Shaun Mara, age 60, joined the Farmer Brothers' Board of Directors in 2025. He is currently a member of the nominating and corporate governance committee and serves as the chair of the audit committee, bringing significant financial expertise from his previous CFO roles at The Simply Good Foods Company and Dean Foods.
What are the risks highlighted in Farmer Brothers Co.'s forward-looking statements?
The forward-looking statements in the filing highlight risks such as severe weather, consumer confidence, pricing cycles, labor market conditions, inflation, regulatory changes, economic downturns, the success of their turnaround strategy, capital resource adequacy, ability to meet credit facility covenants, and fluctuations in green coffee costs.
Is Farmer Brothers Co. considered a 'smaller reporting company'?
Yes, Farmer Brothers Co. indicated by check mark that it is a 'smaller reporting company' and a 'non-accelerated filer' in the 10-K/A filing. This status implies a lower market capitalization and allows for certain scaled-down disclosure requirements.
How many shares of common stock does Farmer Brothers Co. have outstanding?
As of October 1, 2025, Farmer Brothers Co. had 21,602,012 shares outstanding of its common stock, par value $1.00 per share, which is the registrant's only class of common stock.
What is the background of Farmer Brothers Co.'s CEO, John E. Moore III?
John E. Moore III has 30 years of experience in the coffee industry, having previously served as CEO for Vassilaros Coffee, New York senior trader and general manager at Volcafe Specialty Coffee, and CEO of FAL Coffee Inc. He initially joined Farmer Brothers Co. as Vice President, Head of Coffee in July 2023.
What should investors consider regarding Farmer Brothers Co.'s internal controls?
The filing indicates that Farmer Brothers Co. has filed a report on and attestation to its management's assessment of the effectiveness of its internal control over financial reporting under Section 404(b) of the Sarbanes-Oxley Act. However, as a 'smaller reporting company,' investors should still consider the potential for less extensive internal control frameworks compared to larger, accelerated filers.
Industry Context
Farmer Brothers Co. operates within the coffee and foodservice industry, a sector characterized by intense competition from large national chains and smaller independent players. Key trends include evolving consumer preferences for specialty coffee, demand for convenient delivery options, and increasing focus on sustainability and ethical sourcing. The company's performance is influenced by commodity price fluctuations for coffee beans and operational costs.
Regulatory Implications
As a publicly traded company, Farmer Brothers Co. is subject to SEC regulations, including timely filing of financial reports and adherence to corporate governance standards. Its status as a non-accelerated filer and smaller reporting company allows for scaled disclosure requirements, but compliance with these regulations remains crucial to maintain investor confidence and avoid penalties.
What Investors Should Do
- Review leadership changes and their impact.

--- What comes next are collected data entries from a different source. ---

### flow/design.v
module VGA(
 input CLOCK_50,
 output [3:0] VGA_R,
 output [3:0] VGA_G,
 output [3:0] VGA_B,
 output [3:0] LEDG,
 output VGA_HS,
 output VGA_VS
);
reg [30:0] h_count = 0;
reg [30:0] v_count = 0;
reg [3:0] R;
reg [3:0] G;
reg [3:0] B;
assign LEDG = 4'b1111;
assign VGA_HS = ~(h_count < 190);
assign VGA_VS = ~(v_count < 2);
wire [12:0] x;
wire [12:0] y;
assign x = h_count - 285;
assign y = v_count - 35;
wire q = (x > 0) & (x < 1300) & (y > 0) & (y < 505);
wire [11:0] Ponto1X = 200;
wire [11:0] Ponto1Y = 100;
wire [11:0] Ponto2X = 500;
wire [11:0] Ponto2Y = 300;
wire [11:0] Ponto3X = 500;
wire [11:0] Ponto3Y = 100;
wire [11:0] PontoTX;
wire [11:0] PontoTY;
assign PontoTX = x;
assign PontoTY = y;
wire Dentro;
TesteTriangulo A(Ponto1X, Ponto1Y, Ponto2X, Ponto2Y, Ponto3X, Ponto3Y, PontoTX, PontoTY, Dentro);
wire visible;
assign visible = (v_count > 35) & (v_count < 515) & (h_count > 285) & (h_count < 1505);
assign VGA_R = visible ? R : 0;
assign VGA_G = visible ? G : 0;
assign VGA_B = visible ? B : 0;
always @(posedge CLOCK_50) begin
 if(h_count == 1585) begin
 h_count <= 0;
 if(v_count == 525) begin
 v_count <= 0;
 end
 else begin
 v_count <= v_count + 1;
 end
 end
 else begin
 h_count <= h_count + 1;
 end
end
always@(*) begin
	if(Dentro) begin
	R <= 4'hf;
	G <= 4'h0;
	B <= 4'h0;
	end
	else begin
	R <= 4'hf;
	G <= 4'hf;
	B <= 4'hf;
	end
end
endmodule
module sinal (
 input [11:0] Ponto1X,
 input [11:0] Ponto1Y,
 input [11:0] Ponto2X,
 input [11:0] Ponto2Y,
 input [11:0] PontoTX,
 input [11:0] PontoTY,
 output Dentro
 );
 wire signed [11:0] Subtracao1;
 wire signed [11:0] Subtracao2;
 wire signed [11:0] Subtracao3;
 wire signed [11:0] Subtracao4;
 wire signed [22:0] Multiplicacao1;
 wire signed [22:0] Multiplicacao2;
 wire signed [22:0] Subtracao5;  
 assign Subtracao1 = PontoTX - Ponto2Y;
 assign Subtracao2 = Ponto1Y - Ponto2Y;
 assign Subtracao3 = Ponto1X - Ponto2X;
 assign Subtracao4 = PontoTY - Ponto2Y;
 assign Multiplicacao1 = Subtracao1 * Subtracao2;
 assign Multiplicacao2 = Subtracao3 * Subtracao4;
 assign Subtracao5 = Multiplicacao1 - Multiplicacao2;
 assign sinal = (Subtracao5 >= 0) ? 1 : 0;  
endmodule
module TesteTriangulo (
 input [11:0] Ponto1X,
 input [11:0] Ponto1Y,
 input [11:0] Ponto2X,
 input [11:0] Ponto2Y,
 input [11:0] Ponto3X,
 input [11:0] Ponto3Y,
 input [11:0] PontoTX,  
 input [11:0] PontoTY,  
 output dentro
 );
 wire sinal1;
 wire sinal2;
 wire sinal3;
 sinal S1(Ponto1X, Ponto1Y, Ponto2X, Ponto2Y, PontoTX, PontoTY, sinal1);
 sinal S2(Ponto2X, Ponto2Y, Ponto3X, Ponto3Y, PontoTX, PontoTY, sinal2);
 sinal S3(Ponto3X, Ponto3Y, Ponto1X, Ponto1Y, PontoTX, PontoTY, sinal3);
 assign dentro = (sinal1 == 1 && sinal2 == 1 && sinal3 == 1) ? 1:0;
endmodule
module Teste;
 reg [11:0] Ponto1X;
 reg [11:0] Ponto1Y;
 reg [11:0] Ponto2X;
 reg [11:0] Ponto2Y;
 reg [11:0] Ponto3X;
 reg [11:0] Ponto3Y;
 reg [11:0] PontoTX;
 reg [11:0] PontoTY;
 wire Dentro;
 TesteTriangulo A(Ponto1X, Ponto1Y, Ponto2X, Ponto2Y, Ponto3X, Ponto3Y, PontoTX, PontoTY, Dentro);
endmodule
### flow/run.sh
#!/bin/bash
# OpenROAD 26Q1-2900-gdf79404cd8, Yosys 0.63+post, stock flow scripts
make -C /OpenROAD-flow-scripts/flow DESIGN_CONFIG=/design/flow/config.mk WORK_HOME=/design/flow/orfs finish
### flow/config.mk
export PLATFORM = sky130hd
export DESIGN_NAME = VGA
export DESIGN_NICKNAME = VGA
export VERILOG_FILES = /design/flow/design.v
export SDC_FILE = /design/flow/constraint.sdc
export NUM_CORES = 4
export LEC_CHECK = 1
export CORE_UTILIZATION = 30
### flow/constraint.sdc
current_design VGA

set clk_period 4.7
set clk_io_pct 0.2

create_clock -name clk0 -period $clk_period [get_ports {CLOCK_50}]

set non_clock_inputs [all_inputs -no_clocks]
set_input_delay [expr $clk_period * $clk_io_pct] -clock clk0 $non_clock_inputs
set_output_delay [expr $clk_period * $clk_io_pct] -clock clk0 [all_outputs]
==> flow_summary.toml <==
# yosys + openroad results
[outcome]
status = "finished, final reports clean"

[worst_setup_path]
regToRegStartpoint = "h_count[13]$_SDFF_PN0_"
startpoint_type = "flop"
required_ns = 3.76
cp.arrival_ns = 2.51
worstRegToRegCells = 3
r2r_slack_ns = 2.73
end_kind = "output port"
reg2reg_to = "v_count[14]$_SDFFCE_PN0N_"
crit_fanout = 5
criticalPathCategory = "flop to output port"

[grt]
grt_overflow_total = 0
grt_pass1_vias = 2202
grt_max_degree = 22
antenna_found_initial = 0
grt_pass1_wl_microns = 10300
grt_use_total_pct = 11.4

[logic_synthesis]
mux_share_pct = 0
simple_gate_share_pct = 28.1
avgSynthCellArea_sq_um = 10.3
xor_share_pct = 15.2
yosysWarningCount = 5
adder_share_pct = 1.50
synthCells = 325
top_logic_kind = "simple AND/OR/NAND/NOR gates"
synth_cell_types = 41
compound_area_share_pct = 1.73
ys_ff = 62
ys_chip_area_sq_um = 3330
postSynthSeqShare_pct = 46.6
yosysCellCount = 325
synthesis.area_sq_um = 3330

[power]
switching_share_pct = 19.5
p_int_uw = 854
combPwrFrac_pct = 0
clkPwrFrac_pct = 47.1
p_leak_uw = 0.00128
peakVddDrop_uv = 126
p_per_area_nw_per_um2 = 291
p_sw_uw = 207
finalPower_uw = 1060
pwr-share-seq_pct = 52.9

[sta]
clock_skew_ns = 0.0112
hold_viol_final = 0
tightest_slew_ns = 0.646
maxSlewViolCount = 0
period_needed_ns = 3.45
fin_crit_sh_pct = 73.4
fmax_mhz = 290
setup_ws_ns = 1.25
whs_ns = 0.471
finalSetupViolCount = 0
relSlewSlack_pct = 56.6
rsz0062_at_grt = "false"
setup-tns-final_ns = 0

[cts]
clkTransAtPathRegs_ns = 0.07
cts_buffer_depth = 2
cts_tree = "yes"
clock-sinks = 62
clock.latency.late_pin_ns = 0.34
postCtsHoldBufs = 0
htree_levels = 3
cts_setup_buffers = 0
clock_tree.root_cell = "clkbuf_8"
postCtsResizedCells = 0
cts_buffers = 9

[min_path]
worstHoldPathType = "flop to flop"
hold_path.startpoint = "h_count[30]$_SDFF_PN0_"
min_delay_path_depth = 1
min_to = "h_count[30]$_SDFF_PN0_"

[flow_run]
openroad.warnings = 27
maxCapViolCount = 0

[floorplanning]
die-width_microns = 107
core_sq_um = 10800
core_util_floorplan_pct = 30.7
ios = 19
die_height_microns = 107
die_area_sq_um = 11500
row_count = 38

[detailed_routing]
diodes = 0
wire_per_inst_microns = 12.4
via_count = 2308
drt_first_iter_violations = 109
dr.pass1.iters = 6
antenna_left = 0
viasPerCell = 4.88
drc = 0
totalWireLength_microns = 5860

[placement]
dp_hpwl_microns = 4130
gp_congestion = 0.819
place.port_buffers = 6
post-place-ws_ns = 1.61

[final_layout]
area_growth_pct = 9.58
most-common-layout-cells = "xnor2_1 (43), dfxtp_1 (31), edfxtp_1 (31)"
drive_gt1_share_pct = 9.31
lay_top_count = "xnor2_1"
post-route-util_pct = 33.7
[flip-flops by register name, summed over array words and instances (netlist names)]
signal and count:
h_count 31, v_count 31
[critical path, cell delays in order, from the launching register on]
cell,delay (ns)
dfxtp_1,0.34
or4_1,0.65
a21oi_1,0.15
nor4bb_1,0.19
and4_1,0.33
clkdlybuf4s50_1,0.50
[power by group through the flow]
stage | combinational, uW | clock (uW) | sequential, uW
4_1_cts | 0.313 | 516 | 562
5_1_grt | 0.601 | 542 | 561
6_report | 0.178 | 499 | 562
[worst max path at each step]
stage | start | to | slack [ns] | cells past startpoint
after CTS | h_count[13]$_SDFF_PN0_ | VGA_R[1] | 1.23 | 5
after global routing | h_count[13]$_SDFF_PN0_ | VGA_R[0] | 1.06 | 5
final | h_count[13]$_SDFF_PN0_ | VGA_R[1] | 1.25 | 5
[logic make-up after synthesis]
family | after synthesis
adder cells (fa/ha/maj) | 4
other | 2
AND-OR/OR-AND | 8
flip-flops | 62
XOR/XNOR | 58
buffers and inverters | 36
AND/OR/NAND/NOR | 155
[Yosys cell counts]
cell type  count  share of area, %
nand4_1       21               3.9
and4bb_2       1              0.38
nand4_4        1              0.64
clkbuf_8       1              0.41
buf_2          4              0.60
a211oi_1       1              0.23
nor4_2         1              0.38
nand4_2        1              0.38
buf_6          1              0.34
o32ai_1        1              0.26
nor4bb_1       1              0.30
nor3_1        13               2.0
and4_2         2              0.60
xor2_1        15               3.9
ha_1           4               1.5
nor4_4         3               1.9
or2_2          1              0.19
o21ai_0        2              0.30
nand2_1       15               1.7
clkbuf_2       3              0.45
nand3_1       25               3.8
xnor2_1       43                11
clkbuf_1       1              0.11
nand2_4        1              0.34
nand3_2        2              0.60
and3_1         7               1.3
nor2_1        29               3.3
or3_1          2              0.38
a31o_2         1              0.26
buf_4         16               3.6
nor4_1        14               2.6
a211o_1        1              0.26
or4_1          3              0.68
a21oi_1        1              0.15
dfxtp_1       31                19
inv_1         10               1.1
and4_1         7               1.8
conb_1         2              0.23
a32oi_1        1              0.26
edfxtp_1      31                28
and2_1         5              0.94
[area by class of cell]
| cell class | instances | area (sq um) |
|---|---|---|
| timing repair buffer | 8 | 75.1 |
| clock buffer | 12 | 166 |
| inverter | 10 | 37.5 |
| fill | 1087 | 7190 |
| clock inverter | 4 | 48.8 |
| multi-input combinational | 237 | 1600 |
| sequential | 62 | 1550 |
| tap | 140 | 175 |
[layer usage]
layer | vias up | wire length [microns] | GRT usage, %
li1 | 1156 | - | -
met1 | 1082 | 2800 | 16.9
met2 | 64 | 2590 | 16.5
met3 | 6 | 396 | 4.38
met4 | 0 | 65 | 1.86
met5 | - | 0 | 0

- Monitor the company's market capitalization and financial health.
- Evaluate the expertise of the Board of Directors.
Key Dates
- 2025-06-30: Fiscal year end — Marks the end of the reporting period for the annual report.
- 2024-12-31: Aggregate market value of common equity held by non-affiliates calculated — Indicates the company's market capitalization for non-insiders, valued at $30.4 million.
- 2025-10-01: Shares of common stock outstanding recorded — Total number of shares in circulation was 21,602,012.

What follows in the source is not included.